Sunday, May 15, 2005

Set Trippin'...

A few weeks ago, I got into a discussion/disagreement with a relative of mine. My mom is dope. She is so proud. She was telling him how I went to Cal and how I was working towards a masters in public health. My mom usually likes to pass this info off to people to show her pride – but not to get what this relative gave back. Our convo first started off talking about advancing in education and such (really positive stuff). Then some how the tide turned to where he was throwing all this backhanded comments about the institution I graduated from. What the feezy??? He started talking about how he hates to hear people complain about their experience at Cal (i.e. the various ‘isms’ experienced, highly competitive environment and whatnot, etc.). How he knew this one girl that went to UCB and how her experience was hell, but he gave a shit about her because she deserved everything she got – in other words, all the bullshit she experienced was well deserved and that’s what she gets for deciding to go there. All through this convo, he kept saying how he was proud to have gone to an historically Black college and that everyone should experience that. During this convo, my head was doing back flips – ranging from what the fuck is he talking about, to maybe he has a point, to I wish he would shut the hell up and get out of my face. I told him, I don’t regret my experience at UCB at all… of course it was punctuated with typical “isms” bullshit… I mean my first day on campus was highlighted by a counselor telling me I didn’t deserve to be there (that was a joy); to a friend of mine getting into a shouting match with some guy that told her she was taking his brother’s spot. I mean even today, crap still happens… like how only 30 Black folks got admitted last Fall… frickin’ 30!!! If anything, all of that made me stronger. It has prepped me for the school of life so to speak… as here, you can’t run and tell the dean someone is being all shitty to you. The stuff that you encounter through life is in your face. It’s real and you better have sturdy mental, emotional and spiritual armor to handle it.

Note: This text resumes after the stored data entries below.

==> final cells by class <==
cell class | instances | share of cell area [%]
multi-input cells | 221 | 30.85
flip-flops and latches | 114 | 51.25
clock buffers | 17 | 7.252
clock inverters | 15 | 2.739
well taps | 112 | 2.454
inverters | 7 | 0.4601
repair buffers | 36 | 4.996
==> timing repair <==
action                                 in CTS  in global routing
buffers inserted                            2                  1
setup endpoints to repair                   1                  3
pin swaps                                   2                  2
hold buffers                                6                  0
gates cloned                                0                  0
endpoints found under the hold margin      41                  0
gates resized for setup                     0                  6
### src/rtl/psum_requant_pkg.sv
// Shared types and constants for the psum requantizer: FSM states,
// accumulator saturation bounds and the activation clip ceiling.
package psum_requant_pkg;

    localparam int def_bw      = 4;
    localparam int def_psum_bw = 16;

    typedef enum logic [1:0] {
        st_idle  = 2'd0,
        st_accum = 2'd1,
        st_flush = 2'd2
    } state_t;

    localparam logic signed [def_psum_bw-1:0] sat_max = {1'b0, {(def_psum_bw-1){1'b1}}};
    localparam logic signed [def_psum_bw-1:0] sat_min = {1'b1, {(def_psum_bw-1){1'b0}}};
    localparam logic [def_bw-1:0]             clip_max = {def_bw{1'b1}};

endpackage

### src/rtl/requant_lane.sv
// One lane: saturating accumulate, then ReLU, arithmetic shift and clip.
// Purely combinational; no handshake of its own.
module requant_lane
    import psum_requant_pkg::*;
#(
    parameter int bw      = def_bw,
    parameter int psum_bw = def_psum_bw
) (
    input  logic signed [psum_bw-1:0] acc,
    input  logic signed [psum_bw-1:0] psum,
    input  logic                      add_en,
    input  logic [3:0]                shift,
    output logic signed [psum_bw-1:0] sum_sat,
    output logic [bw-1:0]             act
);

    localparam logic signed [psum_bw:0]   sum_hi    = {sat_max[psum_bw-1], sat_max};
    localparam logic signed [psum_bw:0]   sum_lo    = {sat_min[psum_bw-1], sat_min};
    localparam logic signed [psum_bw-1:0] clip_wide = {{(psum_bw-bw){1'b0}}, clip_max};

    logic signed [psum_bw:0]   sum_wide;
    logic signed [psum_bw-1:0] shifted;

    always_comb begin
        sum_wide = {psum[psum_bw-1], psum};
        if (add_en) begin
            sum_wide = {acc[psum_bw-1], acc} + {psum[psum_bw-1], psum};
        end

        if (sum_wide > sum_hi) begin
            sum_sat = sat_max;
        end else if (sum_wide < sum_lo) begin
            sum_sat = sat_min;
        end else begin
            sum_sat = sum_wide[psum_bw-1:0];
        end

        // Negative sums are zeroed before the shift ever matters.
        shifted = sum_sat >>> shift;
        if (sum_sat[psum_bw-1]) begin
            act = '0;
        end else if (shifted > clip_wide) begin
            act = clip_max;
        end else begin
            act = shifted[bw-1:0];
        end
    end

endmodule

### src/rtl/psum_requant.sv
// Multi-pass column psum accumulator with ReLU/shift/clip requant to bw-bit activations.
// Latency: final-pass beat accepted -> out_valid the next cycle; one beat/cycle sustained.
// Backpressure: single output register; in_ready drops on the final pass while out is stalled.
module psum_requant
    import psum_requant_pkg::*;
#(
    parameter int bw      = def_bw,
    parameter int psum_bw = def_psum_bw,
    parameter int col     = 8,
    parameter int depth   = 16
) (
    input  logic                      clk,
    input  logic                      rst_n,
    input  logic                      start,
    input  logic [3:0]                cfg_num_pass,
    input  logic [3:0]                cfg_shift,
    input  logic                      in_valid,
    output logic                      in_ready,
    input  logic [col*psum_bw-1:0]    in_psum,
    output logic                      out_valid,
    input  logic                      out_ready,
    output logic [col*bw-1:0]         out_act,
    output logic                      busy,
    output logic                      done
);

    localparam int ptr_w = $clog2(depth);

    state_t             state;
    logic [ptr_w-1:0]   row_ptr;
    logic [3:0]         pass_cnt;
    logic [3:0]         num_pass;
    logic [3:0]         shift_q;

    logic signed [psum_bw-1:0] acc_mem  [depth][col];
    logic signed [psum_bw-1:0] lane_sum [col];
    logic [col*bw-1:0]         lane_act;

    logic final_pass;
    logic last_row;
    logic accept;
    logic drain;

    assign final_pass = (pass_cnt == num_pass - 4'd1);
    assign last_row   = (row_ptr == ptr_w'(depth - 1));
    assign drain      = out_valid && out_ready;
    // Final pass may only write the output register when it is empty or emptying now.
    assign in_ready   = (state == st_accum) && (!final_pass || !out_valid || out_ready);
    assign accept     = in_valid && in_ready;
    assign busy       = (state != st_idle);
    assign done       = (state == st_flush) && drain;

    for (genvar k = 0; k < col; k++) begin : g_lane
        requant_lane #(
            .bw      (bw),
            .psum_bw (psum_bw)
        ) u_lane (
            .acc     (acc_mem[row_ptr][k]),
            .psum    (in_psum[k*psum_bw +: psum_bw]),
            .add_en  (pass_cnt != 4'd0),
            .shift   (shift_q),
            .sum_sat (lane_sum[k]),
            .act     (lane_act[k*bw +: bw])
        );
    end

    // Storage is left unreset: pass 0 always overwrites an entry before it is read.
    always_ff @(posedge clk) begin
        if (accept && !final_pass) begin
            for (int k = 0; k < col; k++) begin
                acc_mem[row_ptr][k] <= lane_sum[k];
            end
        end
    end

    always_ff @(posedge clk or negedge rst_n) begin
        if (!rst_n) begin
            state     <= st_idle;
            row_ptr   <= '0;
            pass_cnt  <= '0;
            num_pass  <= 4'd1;
            shift_q   <= '0;
            out_valid <= 1'b0;
            out_act   <= '0;
        end else begin
            case (state)
                st_idle: begin
                    if (start) begin
                        state    <= st_accum;
                        num_pass <= (cfg_num_pass == 4'd0) ? 4'd1 : cfg_num_pass;
                        shift_q  <= cfg_shift;
                        row_ptr  <= '0;
                        pass_cnt <= '0;
                    end
                end
                st_accum: begin
                    if (accept) begin
                        row_ptr <= last_row ? '0 : row_ptr + ptr_w'(1);
                        if (last_row) begin
                            if (final_pass) begin
                                state <= st_flush;
                            end else begin
                                pass_cnt <= pass_cnt + 4'd1;
                            end
                        end
                    end
                end
                st_flush: begin
                    if (drain) begin
                        state <= st_idle;
                    end
                end
                default: state <= st_idle;
            endcase

            if (accept && final_pass) begin
                out_valid <= 1'b1;
                out_act   <= lane_act;
            end else if (drain) begin
                out_valid <= 1'b0;
            end
        end
    end

endmodule
### config.mk
export PLATFORM = sky130hd
export DESIGN_NAME = psum_requant
export DESIGN_NICKNAME = d
export VERILOG_FILES = /design/src/rtl/psum_requant_pkg.sv /design/src/rtl/requant_lane.sv /design/src/rtl/psum_requant.sv
export SDC_FILE = /design/constraint.sdc
export NUM_CORES = 2
export LEC_CHECK = 0
export CORE_AREA = 2 2 562 285
export DETAILED_ROUTE_END_ITERATION = 16
export DIE_AREA = 0 0 564 287
export PLACE_DENSITY = 0.78
export SLEW_MARGIN = 30
export SYNTH_ARGS = -nofsm -noshare
export SYNTH_HDL_FRONTEND = slang
export SYNTH_SLANG_ARGS = --single-unit
export TNS_END_PERCENT = 10
### constraint.sdc
create_clock -name clk -period 13.7 [get_ports clk]
set_clock_uncertainty 0.2 [all_clocks]
set_input_delay 3.425 -clock clk [delete_from_list [all_inputs] [get_ports clk]]
set_output_delay 3.425 -clock clk [all_outputs]
set_load 0.005 [all_outputs]
## Word level (Yosys, flattened, before mapping)

Memories as Yosys holds them, arrays and structs flattened.
Cells that the tools add are included.

| cells by class | value |
|---|---|
| add/sub/neg operators | 11 |
| multiply operators | 0 |
| div/mod/pow operators | 0 |
| magnitude comparators | 24 |
| equal/unequal tests | 10 |
| shift operators | 8 |
| muxes and demuxes | 59 |
| bitwise operators | 0 |
| reduce and logical (&&, ||, !) cells | 20 |

Operators by type and width:

| kind | number |
|---|---|
| 16-bit 2-to-1 mux | 16 |
| 16-bit by 16-bit adder with 17-bit output | 8 |
| 17-bit by 16-bit greater-than comparator with 1-bit output, second input constant | 8 |
| 17-bit by 16-bit < comparator with 1-bit output, second input constant | 8 |
| 17-bit 2-to-1 mux | 8 |
| 16-bit by 5-bit greater-than comparator with 1-bit output, second input constant | 8 |
| 16-bit by 4-bit >>> shifter with 16-bit output | 8 |
| 4-bit 2-to-1 mux | 23 |
| 4-bit case mux with 2 select lines | 2 |
| 2-bit != test, second input constant | 6 |
| 2-bit 2-to-1 mux | 5 |
| 5-bit AND reduction | 2 |
| 4-bit by 1-bit adder with 4-bit output, second input constant | 2 |
| 1-bit logical AND | 6 |
| 2-bit case mux with 3 select lines | 1 |
| 2-bit nonzero test | 3 |
| 4-bit == test | 1 |
| 4-bit == test, second input constant | 1 |
| 4-bit zero test | 1 |
| 1-bit 2-to-1 mux | 4 |
| 4-bit nonzero test | 1 |
| 4-bit by 1-bit subtractor with 4-bit output, second input constant | 1 |
| 3-bit AND reduction | 1 |
| 2-bit by 1-bit == test with 1-bit output, second input constant | 1 |
| 5 further kinds | 7 |

| word-level totals | value |
|---|---|
| bits in registers | 51 |
| latch bits | 0 |
| RAM bits | 2048 |
| bits in read-only memories | 0 |
| bits of input ports | 141 |
| output and inout bits | 36 |
| word-level logic and storage cells | 140 |
| memories | 1 |

Memory list:

| name | words | bits a word | rd ports | clocked after memory_dff | wr ports | RTL line | text |
|---|---|---|---|---|---|---|---|
| acc_mem | 16 | 128 | 1 | 0 | 1 | psum_requant.sv:35 | `logic signed [psum_bw-1:0] acc_mem [depth][col];` |

## Logic depth before layout (Yosys ltp)

| depth | value |
|---|---|
| depth in word-level cells | 10 |
| gate-level depth with buffers | 23 |

## Cells and area by module

A second synthesis with hierarchy kept.

| unflattened totals | value |
|---|---|
| cells, all modules | 5569 |
| area, all modules | 96147.2 um^2 |

By module, submodules not included:

| module | instances | cells each | area each (um^2) | seq. area each (um^2) |
|---|---|---|---|---|
| psum_requant | 1 | 3057 | 79150.9 | 62776.5 |
| requant_lane | 8 | 314 | 2124.5 | 0.0 |

## Least setup slack after synthesis

OpenSTA, ideal clock, no wires.

| path | value |
|---|---|
| kind | input to register |
| from | input in_valid |
| to | memory acc_mem[0][0] in the netlist's numbering (enable) |
| setup time | 0.772 ns |
| arrival | 12.523 ns |
| data required time | 12.728 ns |
| path slack | 0.205 ns |
| stages on the path | 4 |
| cells stage by stage | nand2_1 -> nor2b_1 -> nand2_1 -> nor3_1 |

| between the ends | value |
|---|---|
| cells in the longest elaborated chain, start to end | 4 |

RTL lines:

| item | RTL line | text |
|---|---|---|
| from (decl) | psum_requant.sv:17 | `input logic in_valid,` |
| 1-bit logical AND | psum_requant.sv:49 | `assign accept = in_valid && in_ready;` |
| 1-bit logical AND | psum_requant.sv:69 | `if (accept && !final_pass) begin` |
| 1-bit 2-to-1 mux | psum_requant.sv:69 |  |
| 1-bit 2-to-1 mux (not written as such) | psum_requant.sv:71 | `acc_mem[row_ptr][k] <= lane_sum[k];` |
| to (decl) | psum_requant.sv:35 |  |

No other way between the ends.

## Final worst setup path

| path | value |
|---|---|
| from | input out_ready |
| to | output in_ready |

| between the ends | value |
|---|---|
| cells in the longest elaborated chain, start to end | 2 |

RTL lines:

| item | RTL line | text |
|---|---|---|
| from (decl) | psum_requant.sv:21 | `input logic out_ready,` |
| 1-bit logical OR | psum_requant.sv:48 | `assign in_ready = (state == st_accum) && (!final_pass \|\| !out_valid \|\| out_ready);` |
| 1-bit logical AND | psum_requant.sv:48 |  |
| to (decl) | psum_requant.sv:18 | `output logic in_ready,` |

No other way between the ends.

During this chat, what kept flipping through my head is that this relative and I were in different places for the same reason. Historically Black colleges developed because of the various social inequalities that prevented Black folks from going to institutions of higher education. The same whirlwind pushed many to fight for opportunities in these existing institutions of higher education. It’s weird, the same things that make us proud of each other and support one another in our community, are the same reasons why we hate and shoot down one another – a form of intellectual genocide if you ask me.
Sometimes, I feel like I just can’t win. Like when I get into these dumb ass convos, I feel like I’m talking to a wall. I feel like I’m torn between two worlds at times – my inner-city, East Oakland, Southern roots and my uber-academic, super-professionalism. On one hand, having to prove my Blackness, and on another, proving I deserve to be where I’m at or where I am destined to go. But both sides telling anyone that wants to give me shit for being who I am to kiss my butt! Arggg… blood pressure starting to rise again. Anybody go through stuff like this to? Holler back if ya hear me.